_What to work on_. Say how many lines below contain the word "being". The number is the entire reply.

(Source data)
[src/rtl/core/key_record_match_with_stamp_assert.svh]
// Assertion macros for the key record match block.
// Used by the top level only; relies on i_clk and i_rst_n being in scope.
`ifndef KEY_RECORD_MATCH_WITH_STAMP_ASSERT_SVH
`define KEY_RECORD_MATCH_WITH_STAMP_ASSERT_SVH

// Same-cycle implication, disabled while reset is asserted.
`define KRMS_ASSERT_IMP(lbl, ante, cons, msg) \
    lbl: assert property (@(posedge i_clk) disable iff (!i_rst_n) (ante) |-> (cons)) \
        else $error(msg);

// Next-cycle implication, disabled while reset is asserted.
`define KRMS_ASSERT_NXT(lbl, ante, cons, msg) \
    lbl: assert property (@(posedge i_clk) disable iff (!i_rst_n) (ante) |=> (cons)) \
        else $error(msg);

`endif

[src/rtl/core/krms_pkg.sv]
// Shared types and constants for the key record match block.
// No dependencies; imported by the controller, the datapath and the top level.
`timescale 1ns / 1ps
`default_nettype none

package krms_pkg;

    // Default number of record slots.
    localparam int unsigned DEF_RECORD_SLOTS = 10;

    // Field widths.
    localparam int unsigned SLOT_W    = 4;
    localparam int unsigned DIV_W     = 16;
    localparam int unsigned RND_W     = 64;
    localparam int unsigned STAMP_W   = 32;
    localparam int unsigned OUT_IDX_W = 4;

    // Input tdata layout, lowest bit first.
    localparam int unsigned ENTRY_LSB    = 0;
    localparam int unsigned ACT_BIT      = ENTRY_LSB + SLOT_W;
    localparam int unsigned DIV_LSB      = ACT_BIT + 1;
    localparam int unsigned RND_LSB      = DIV_LSB + DIV_W;
    localparam int unsigned STAMP_IN_LSB = RND_LSB + RND_W;
    localparam int unsigned IN_USED_W    = STAMP_IN_LSB + STAMP_W;
    localparam int unsigned IN_DATA_W    = ((IN_USED_W + 7) / 8) * 8;

    // Output tdata layout, lowest bit first.
    localparam int unsigned OUT_IDX_LSB   = 0;
    localparam int unsigned OUT_STAMP_LSB = OUT_IDX_LSB + OUT_IDX_W;
    localparam int unsigned OUT_USED_W    = OUT_STAMP_LSB + STAMP_W;
    localparam int unsigned OUT_DATA_W    = ((OUT_USED_W + 7) / 8) * 8;

    // Item kind codes carried on the input tuser.
    localparam logic KIND_LOAD   = 1'b0;
    localparam logic KIND_LOOKUP = 1'b1;

    // Controller states.
    typedef enum logic [1:0] {
        ST_IDLE,
        ST_SCAN,
        ST_DONE
    } t_state;

    // Commands from the controller to the datapath.
    typedef struct packed {
        logic accept;      // input transfer this cycle
        logic load_we;     // write the record named by the input item
        logic scan_en;     // step the record scan
        logic hit_commit;  // take the compared record as the hit
        logic res_clear;   // result is all zeros
        logic out_load;    // move the result into the output register
    } t_cmd;

    // Status from the datapath to the controller.
    typedef struct packed {
        logic is_lookup;   // input item is a lookup
        logic match;       // compared record matches the key
        logic scan_end;    // last record is being compared
        logic out_free;    // output register can take a result
    } t_stat;

endpackage

`default_nettype wire

[src/rtl/core/key_record_match_with_stamp.sv]
// Key record match block with access stamp: top level.
// Channels: slave stream takes load and lookup items, master stream returns
// one result per item. i_s_axis_tuser is the item kind (0 load, 1 lookup).
// A load writes one record slot (ignored when the slot is out of range) and
// returns an all-zero result. A lookup scans the records in index order and
// returns the first active record whose diversifier and random value match;
// on a hit the 32-bit access counter advances and its new value is stored as
// that record's stamp and returned.
// Timing: the scan reads one record per cycle from the record memory. One item
// is in work at a time. A new item is taken once the last result sits in the
// output register, even while that result still waits.
// Reset clears all active flags and the access counter; record contents stay
// undefined until loaded. When the receiver stalls, the result holds and the
// block stops after finishing at most one further item.
`timescale 1ns / 1ps
`default_nettype none
`include "key_record_match_with_stamp_assert.svh"

module key_record_match_with_stamp
    import krms_pkg::*;
#(
    parameter int unsigned RECORD_SLOTS = DEF_RECORD_SLOTS
) (
    input  wire logic                  i_clk,
    input  wire logic                  i_rst_n,
    input  wire logic                  i_s_axis_tvalid,
    output logic                       o_s_axis_tready,
    // Fields from bit 0: entry_index[3:0], active_flag[4], diversifier[20:5],
    // random_value[84:21], stamp_in[116:85], zero pad[119:117].
    input  wire logic [IN_DATA_W-1:0]  i_s_axis_tdata,
    // Fields: kind[0].
    input  wire logic                  i_s_axis_tuser,
    output logic                       o_m_axis_tvalid,
    input  wire logic                  i_m_axis_tready,
    // Fields from bit 0: hit_index[3:0], hit_stamp[35:4], zero pad[39:36].
    output logic [OUT_DATA_W-1:0]      o_m_axis_tdata,
    // Fields: hit[0].
    output logic                       o_m_axis_tuser
);

    t_cmd   w_cmd;
    t_stat  w_stat;
    t_state w_state;

    // Sequencer.
    krms_ctrl u_ctrl (
        .i_clk     (i_clk),
        .i_rst_n   (i_rst_n),
        .i_s_valid (i_s_axis_tvalid),
        .o_s_ready (o_s_axis_tready),
        .i_stat    (w_stat),
        .o_cmd     (w_cmd),
        .o_state   (w_state)
    );

    // Record store, scan and output register.
    krms_dp #(
        .RECORD_SLOTS (RECORD_SLOTS)
    ) u_dp (
        .i_clk      (i_clk),
        .i_rst_n    (i_rst_n),
        .i_cmd      (w_cmd),
        .o_stat     (w_stat),
        .i_s_tuser  (i_s_axis_tuser),
        .i_s_tdata  (i_s_axis_tdata),
        .i_m_tready (i_m_axis_tready),
        .o_m_tvalid (o_m_axis_tvalid),
        .o_m_tuser  (o_m_axis_tuser),
        .o_m_tdata  (o_m_axis_tdata)
    );

    // An accepted item keeps the input closed on the following cycle.
    `KRMS_ASSERT_NXT(a_busy_after_accept, i_s_axis_tvalid && o_s_axis_tready, !o_s_axis_tready, "input ready right after a transfer")

    // A result that is not a hit carries an all-zero payload.
    `KRMS_ASSERT_IMP(a_miss_zero, o_m_axis_tvalid && !o_m_axis_tuser, o_m_axis_tdata == '0, "miss or load result with nonzero payload")

    // A waiting result is never overwritten.
    `KRMS_ASSERT_IMP(a_no_overwrite, w_cmd.out_load, !o_m_axis_tvalid || i_m_axis_tready, "output register overwritten while stalled")

    // Commits only happen while scanning.
    `KRMS_ASSERT_IMP(a_hit_in_scan, w_cmd.hit_commit, w_state == ST_SCAN, "hit committed outside the scan")

endmodule

`default_nettype wire

[src/rtl/core/krms_ctrl.sv]
// Controller state machine for the key record match block.
// Depends on krms_pkg; drives the datapath through t_cmd and reads t_stat.
`timescale 1ns / 1ps
`default_nettype none

module krms_ctrl
    import krms_pkg::*;
(
    input  wire logic  i_clk,
    input  wire logic  i_rst_n,
    input  wire logic  i_s_valid,
    output logic       o_s_ready,
    input  wire t_stat i_stat,
    output t_cmd       o_cmd,
    output t_state     o_state
);

    t_state r_state;
    t_state n_state;

    // State register.
    always_ff @(posedge i_clk) begin
        if (!i_rst_n) begin
            r_state <= ST_IDLE;
        end else begin
            r_state <= n_state;
        end
    end

    // Next state and commands.
    always_comb begin
        n_state   = r_state;
        o_cmd     = '0;
        o_s_ready = 1'b0;
        case (r_state)
            ST_IDLE: begin
                o_s_ready = 1'b1;
                if (i_s_valid) begin
                    o_cmd.accept = 1'b1;
                    if (i_stat.is_lookup) begin
                        n_state = ST_SCAN;
                    end else begin
                        o_cmd.load_we   = 1'b1;
                        o_cmd.res_clear = 1'b1;
                        n_state         = ST_DONE;
                    end
                end
            end
            ST_SCAN: begin
                o_cmd.scan_en = 1'b1;
                if (i_stat.match) begin
                    o_cmd.hit_commit = 1'b1;
                    n_state          = ST_DONE;
                end else if (i_stat.scan_end) begin
                    o_cmd.res_clear = 1'b1;
                    n_state         = ST_DONE;
                end
            end
            ST_DONE: begin
                if (i_stat.out_free) begin
                    o_cmd.out_load = 1'b1;
                    n_state        = ST_IDLE;
                end
            end
            default: begin
                n_state = ST_IDLE;
            end
        endcase
    end

    assign o_state = r_state;

endmodule

`default_nettype wire

[src/rtl/core/krms_dp.sv]
// Datapath for the key record match block: record memory, scan, counter, output register.
// Depends on krms_pkg; controlled by krms_ctrl through t_cmd.
`timescale 1ns / 1ps
`default_nettype none

module krms_dp
    import krms_pkg::*;
#(
    parameter int unsigned RECORD_SLOTS = DEF_RECORD_SLOTS
) (
    input  wire logic                  i_clk,
    input  wire logic                  i_rst_n,
    input  wire t_cmd                  i_cmd,
    output t_stat                      o_stat,
    input  wire logic                  i_s_tuser,
    input  wire logic [IN_DATA_W-1:0]  i_s_tdata,
    input  wire logic                  i_m_tready,
    output logic                       o_m_tvalid,
    output logic                       o_m_tuser,
    output logic [OUT_DATA_W-1:0]      o_m_tdata
);

    localparam int unsigned IDX_W = (RECORD_SLOTS > 1) ? $clog2(RECORD_SLOTS) : 1;
    localparam int unsigned CNT_W = $clog2(RECORD_SLOTS + 1);
    localparam int unsigned KEY_W = DIV_W + RND_W;
    localparam int unsigned PAD_W = OUT_DATA_W - OUT_USED_W;

    // Input item fields.
    logic [SLOT_W-1:0]  w_slot;
    logic               w_act;
    logic [KEY_W-1:0]   w_key;
    logic [STAMP_W-1:0] w_stamp_in;
    logic               w_slot_ok;
    logic [IDX_W-1:0]   w_waddr;

    // Record storage.
    logic [KEY_W-1:0]        r_key_mem   [RECORD_SLOTS];
    logic [STAMP_W-1:0]      r_stamp_mem [RECORD_SLOTS];
    logic [RECORD_SLOTS-1:0] r_active;

    // Scan state.
    logic [KEY_W-1:0]   r_key;
    logic [CNT_W-1:0]   r_rd_cnt;
    logic [IDX_W-1:0]   r_cmp_idx;
    logic               r_cmp_vld;
    logic [KEY_W-1:0]   r_rd_key;
    logic               w_rd_live;
    logic               w_match;

    // Access counter and result.
    logic [STAMP_W-1:0]   r_access_cnt;
    logic [STAMP_W-1:0]   w_cnt_inc;
    logic                 r_res_hit;
    logic [OUT_IDX_W-1:0] r_res_idx;
    logic [STAMP_W-1:0]   r_res_stamp;

    // Output register.
    logic                 r_out_valid;
    logic                 r_out_hit;
    logic [OUT_IDX_W-1:0] r_out_idx;
    logic [STAMP_W-1:0]   r_out_stamp;

    // Unpack the input transfer.
    assign w_slot     = i_s_tdata[ENTRY_LSB +: SLOT_W];
    assign w_act      = i_s_tdata[ACT_BIT];
    assign w_key      = {i_s_tdata[DIV_LSB +: DIV_W], i_s_tdata[RND_LSB +: RND_W]};
    assign w_stamp_in = i_s_tdata[STAMP_IN_LSB +: STAMP_W];
    assign w_slot_ok  = (32'(w_slot) < 32'(RECORD_SLOTS));
    assign w_waddr    = IDX_W'(w_slot);

    assign w_rd_live = (r_rd_cnt < CNT_W'(RECORD_SLOTS));
    assign w_cnt_inc = r_access_cnt + STAMP_W'(1);

    // A record matches when it is active and both key parts are equal.
    assign w_match = r_cmp_vld && r_active[r_cmp_idx] && (r_rd_key == r_key);

    always_comb begin
        o_stat           = '0;
        o_stat.is_lookup = (i_s_tuser == KIND_LOOKUP);
        o_stat.match     = w_match;
        o_stat.scan_end  = r_cmp_vld && (r_cmp_idx == IDX_W'(RECORD_SLOTS - 1));
        o_stat.out_free  = !r_out_valid || i_m_tready;
    end

    // Record memory writes: loads fill a whole record, hits update the stamp.
    always_ff @(posedge i_clk) begin
        if (i_cmd.load_we && w_slot_ok) begin
            r_key_mem[w_waddr]   <= w_key;
            r_stamp_mem[w_waddr] <= w_stamp_in;
        end
        if (i_cmd.hit_commit) begin
            r_stamp_mem[r_cmp_idx] <= w_cnt_inc;
        end
    end

    // Registered read of the record being scanned.
    always_ff @(posedge i_clk) begin
        if (i_cmd.scan_en && w_rd_live) begin
            r_rd_key  <= r_key_mem[r_rd_cnt[IDX_W-1:0]];
            r_cmp_idx <= r_rd_cnt[IDX_W-1:0];
        end
    end

    // Lookup key capture.
    always_ff @(posedge i_clk) begin
        if (i_cmd.accept) begin
            r_key <= w_key;
        end
    end

    // Active flags, scan counter and access counter.
    always_ff @(posedge i_clk) begin
        if (!i_rst_n) begin
            r_active     <= '0;
            r_rd_cnt     <= '0;
            r_cmp_vld    <= 1'b0;
            r_access_cnt <= '0;
        end else begin
            if (i_cmd.load_we && w_slot_ok) begin
                r_active[w_waddr] <= w_act;
            end
            if (i_cmd.accept) begin
                r_rd_cnt <= '0;
            end else if (i_cmd.scan_en && w_rd_live) begin
                r_rd_cnt <= r_rd_cnt + CNT_W'(1);
            end
            r_cmp_vld <= i_cmd.scan_en && w_rd_live;
            if (i_cmd.hit_commit) begin
                r_access_cnt <= w_cnt_inc;
            end
        end
    end

    // Result of the current item.
    always_ff @(posedge i_clk) begin
        if (i_cmd.hit_commit) begin
            r_res_hit   <= 1'b1;
            r_res_idx   <= OUT_IDX_W'(r_cmp_idx);
            r_res_stamp <= w_cnt_inc;
        end else if (i_cmd.res_clear) begin
            r_res_hit   <= 1'b0;
            r_res_idx   <= '0;
            r_res_stamp <= '0;
        end
    end

    // Output register payload.
    always_ff @(posedge i_clk) begin
        if (i_cmd.out_load) begin
            r_out_hit   <= r_res_hit;
            r_out_idx   <= r_res_idx;
            r_out_stamp <= r_res_stamp;
        end
    end

    // Output valid: set on load, cleared by a transfer.
    always_ff @(posedge i_clk) begin
        if (!i_rst_n) begin
            r_out_valid <= 1'b0;
        end else if (i_cmd.out_load) begin
            r_out_valid <= 1'b1;
        end else if (i_m_tready) begin
            r_out_valid <= 1'b0;
        end
    end

    assign o_m_tvalid = r_out_valid;
    assign o_m_tuser  = r_out_hit;
    assign o_m_tdata  = {PAD_W'(0), r_out_stamp, r_out_idx};

endmodule

`default_nettype wire
[config.mk]
export PLATFORM = sky130hd
export DESIGN_NAME = key_record_match_with_stamp
export DESIGN_NICKNAME = d
export VERILOG_FILES = /design/src/rtl/core/krms_pkg.sv /design/src/rtl/core/key_record_match_with_stamp.sv /design/src/rtl/core/krms_ctrl.sv /design/src/rtl/core/krms_dp.sv
export VERILOG_INCLUDE_DIRS = /design/src /design/src/rtl/core
export SDC_FILE = /design/constraint.sdc
export NUM_CORES = 1
export LEC_CHECK = 0
export ABC_AREA = 0
export BUFFER_PORTS_ARGS = -buffer_cell sky130_fd_sc_hd__buf_4
export CORE_MARGIN = 10
export CORE_UTILIZATION = 69
export CTS_BUF_LIST = sky130_fd_sc_hd__clkbuf_8
export CTS_CLUSTER_SIZE = 20
export DETAILED_ROUTE_END_ITERATION = 8
export GPL_ROUTABILITY_DRIVEN = 0
export PLACE_DENSITY = 0.88
export SYNTH_ARGS = -nofsm -noshare
export SYNTH_HDL_FRONTEND = slang
export SYNTH_SLANG_ARGS = --single-unit
[constraint.sdc]
create_clock -name i_clk -period 13 [get_ports i_clk]
set_clock_uncertainty 0.2 [all_clocks]
set_input_delay 1.3 -clock i_clk [delete_from_list [all_inputs] [get_ports i_clk]]
set_output_delay 1.3 -clock i_clk [all_outputs]
set_load 0.005 [all_outputs]
==> impl_results.md <==
- Initial antenna violation count: 9
- Vias per Instance: 6.78
- Slew @ Worst Pin: 1.20 ns
- RSZ-0062 raised after global routing: no
- Dpl cells: 3105
- Filler cell count: 2873
- Row count: 90
- Max Clk Rate: roughly 220 MHz
- FF+latch count, synth: roughly 1100
- Die width: 268 µm
- CTS HTree Levels: 4
- Share of power burned in registers: approximately three fifths
- RR Startpoint: u_dp.r_rd_cnt[0]
- Hold buffer count at cts: 0
- Die Height: around 270 µm
- Routed via count: 23095
- Worst-path cell chain: buf_4, buf_12, buf_4, mux4_2, nor2b_1, a211oi_1, a21oi_1
- Final wirelength: 97500 µm
- Internal Power: approximately 5.2 mW
- Final nets: 2614
- Vias in the first global route: 23764
- Dpl cell area: 0.0442 mm²
- Fin cells: 3404
- CP Data Required Time: approximately 13 ns
- Syn Area/Cell: about 19 µm²
- Count of final setup violators: 0
- Yosys top cell by area: edfxtp_1
- Synth top area share: 73.5%
- I/O pin count: 168
- Run status: finished, final reports clean
- Max-slew headroom: 19.7%
- Crit-path leading delay family: buffers and inverters
- Crit path depth: 7
- Critical path type: reg -> reg
- Largest net degree at the start of global routing: between 100 and 150
- Critical path endpoint: u_dp.r_rd_key[15]
- Final min period: 4.58 ns
- TritonCTS clock tree: yes
- Worst hold margin: 0.217 ns
- CP arrival: roughly 4.9 ns
- Clock sink count: 1088
- Antenna Nets Post-Route: 0
- Crit-path max cell delay: 0.77 ns
- R2r setup slk: 8.42 ns
- Asr flop ratio synth: 0%
- WP buf/inv: 3
- Router iterations before antenna repair: 8
- Detailed placement HPWL: 52200 µm
- EDFF count, synth: 1037
- Max VDD drop: 0.000130 V
- Latest clock arrival within the worst-skew pair: 0.83 ns
- Max Cap Viol: 0
- Initial Utilization: 70.0%
- Net switching power: 1.51 mW
- CP Capture Type: flip-flop
- Die Area: just over 0.07 mm²
- Post-CTS Setup Inserts: 0
- Fin. Hold Viols: 0
- Root Driver: clkbuf_8
- DR iter-0 viols: 3215
- Pwr/cell area: around 140 mW/mm²
- Crit start category: flip-flop
- CP Launch Point: u_dp.r_rd_cnt[0]
- Post-route setup TNS: 0 ns
- Crit path max fanout: ~110
- Post-CTS sizing: 0
- Leak Pwr: about 15 nW
- Min-Delay Path Class: reg -> reg
- I/O Buffers: 128
- Most common cell on crit path: buf_4
- Synthesized area: 0.0424 mm²
- Mapped Cells: 2284
- Final Cell Area: between 0.04 and 0.05 mm²
- Layout overhead on the synthesized area: 11.0%
- Sw Share: around 22%
- Synth area leaders: edfxtp_1 73%, mux4_2 8.6%, mux2i_1 2.7%
- Drt drc: 0
- Clk pwr share: 37.2%
- Gate power share: ~4.4%
- Drt wl/cell: 28.6 µm
- Final Max Tran Viols: 0
- Warning count from the yosys run: 0
- Distinct cells, synth: 50
- Core box area: approximately 0.06 mm²
- Critical path's slowest cell: buf_4
- Worst r2r path cells: 7
- First-pass GRT wire length: 147000 µm
- Global route overflow: 0
- Seq/Total Area, Yosys: about three quarters
- Period utilization: a little over a third
- Clock Tree Buf Depth: 3
- CTS Buf Count: approximately 160
- Ys flop type: edfxtp_1
- Worst-path clk slew: 0.06 ns
- RR Endpoint: u_dp.r_rd_key[15]
- Layout cells sized above 1: 21.1%
- GRT Total Usage: roughly 28%
==> worst register-to-register path, stage by stage (launching register included) <==
cell	delay, ns
dfxtp_4	0.61
buf_4	0.78
buf_12	0.74
buf_4	0.75
mux4_2	0.61
nor2b_1	0.14
a211oi_1	0.33
a21oi_1	0.11
==> how the worst min path moves through the flow <==
stage                                       to            startpoint  depth (start not counted)  slack, ns
after floorplan              u_dp.r_out_idx[0]     u_dp.r_res_idx[0]                          0       0.20
after CTS                 u_dp.r_out_stamp[17]  u_dp.r_res_stamp[17]                          0       0.22
after global placement    u_dp.r_out_stamp[14]  u_dp.r_res_stamp[14]                          0       0.20
after detailed placement  u_dp.r_out_stamp[17]  u_dp.r_res_stamp[17]                          0       0.20
after global routing      u_dp.r_out_stamp[16]  u_dp.r_res_stamp[16]                          0       0.22
final                     u_dp.r_out_stamp[17]  u_dp.r_res_stamp[17]                          0       0.22
==> layout make-up <==
cell class              count  area [µm²]  area share (%)
flip-flops and latches   1088       32200            68.4
multi-input cells        1053        9700            20.6
clock buffers             165        2270            4.83
repair buffers            162        1230            2.61
well taps                 782         978            2.08
clock inverters           129         616            1.31
inverters                  20        81.3           0.173
diodes                      5        12.5          0.0266
==> synthesized netlist by cell type (all sizes together), types with 2 or more instances <==
| master | instances |
|---|---|
| and2 | 7 |
| nor2b | 83 |
| nand4 | 55 |
| nand2 | 70 |
| xnor2 | 64 |
| nor4b | 2 |
| xor2 | 18 |
| nor4 | 46 |
| clkbuf | 81 |
| ha | 2 |
| mux4 | 161 |
| dfxtp | 51 |
| inv | 20 |
| nor3 | 7 |
| o21ai | 9 |
| o22ai | 2 |
| nor2 | 62 |
| and3 | 15 |
| nand2b | 92 |
| edfxtp | 1037 |
| a21oi | 90 |
| o2111ai | 7 |
| mux2i | 116 |
| nand3 | 37 |
| buf | 45 |
| mux2 | 3 |
| a211oi | 80 |
| or3b | 8 |
==> sequential cells by signal (all words and copies together) (netlist names), 4 cells and up <==
name / cells
u_dp.r_key_mem: 800
u_dp.r_key: 80
u_dp.r_rd_key: 80
u_dp.r_access_cnt: 32
u_dp.r_out_stamp: 32
u_dp.r_res_stamp: 32
u_dp.r_active: 10
u_dp.r_cmp_idx: 4
u_dp.r_out_idx: 4
u_dp.r_rd_cnt: 4
u_dp.r_res_idx: 4
==> power groups by stage <==
stage	Combinational (mW)	Clock (mW)	Sequential (mW)
3_3_place_gp	0.273	0	3.99
5_1_grt	0.315	2.68	3.93
2_1_floorplan	0.160	0	3.99
4_1_cts	0.292	2.52	3.92
6_report	0.298	2.50	3.93
3_5_place_dp	0.286	0	4.00
==> metrics by stage <==
step / setup slack (ns) / utilization (%) / power (mW)
finish: 8.42 / 77.7 / 6.72
global route: 8.04 / 77.7 / 6.92
CTS: 8.33 / 77.7 / 6.74
detailed placement: 7.64 / 72.9 / 4.28
global placement: 7.78 / 72.9 / 4.26
floorplan: 6.44 / - / 4.15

_Problem solution_. 3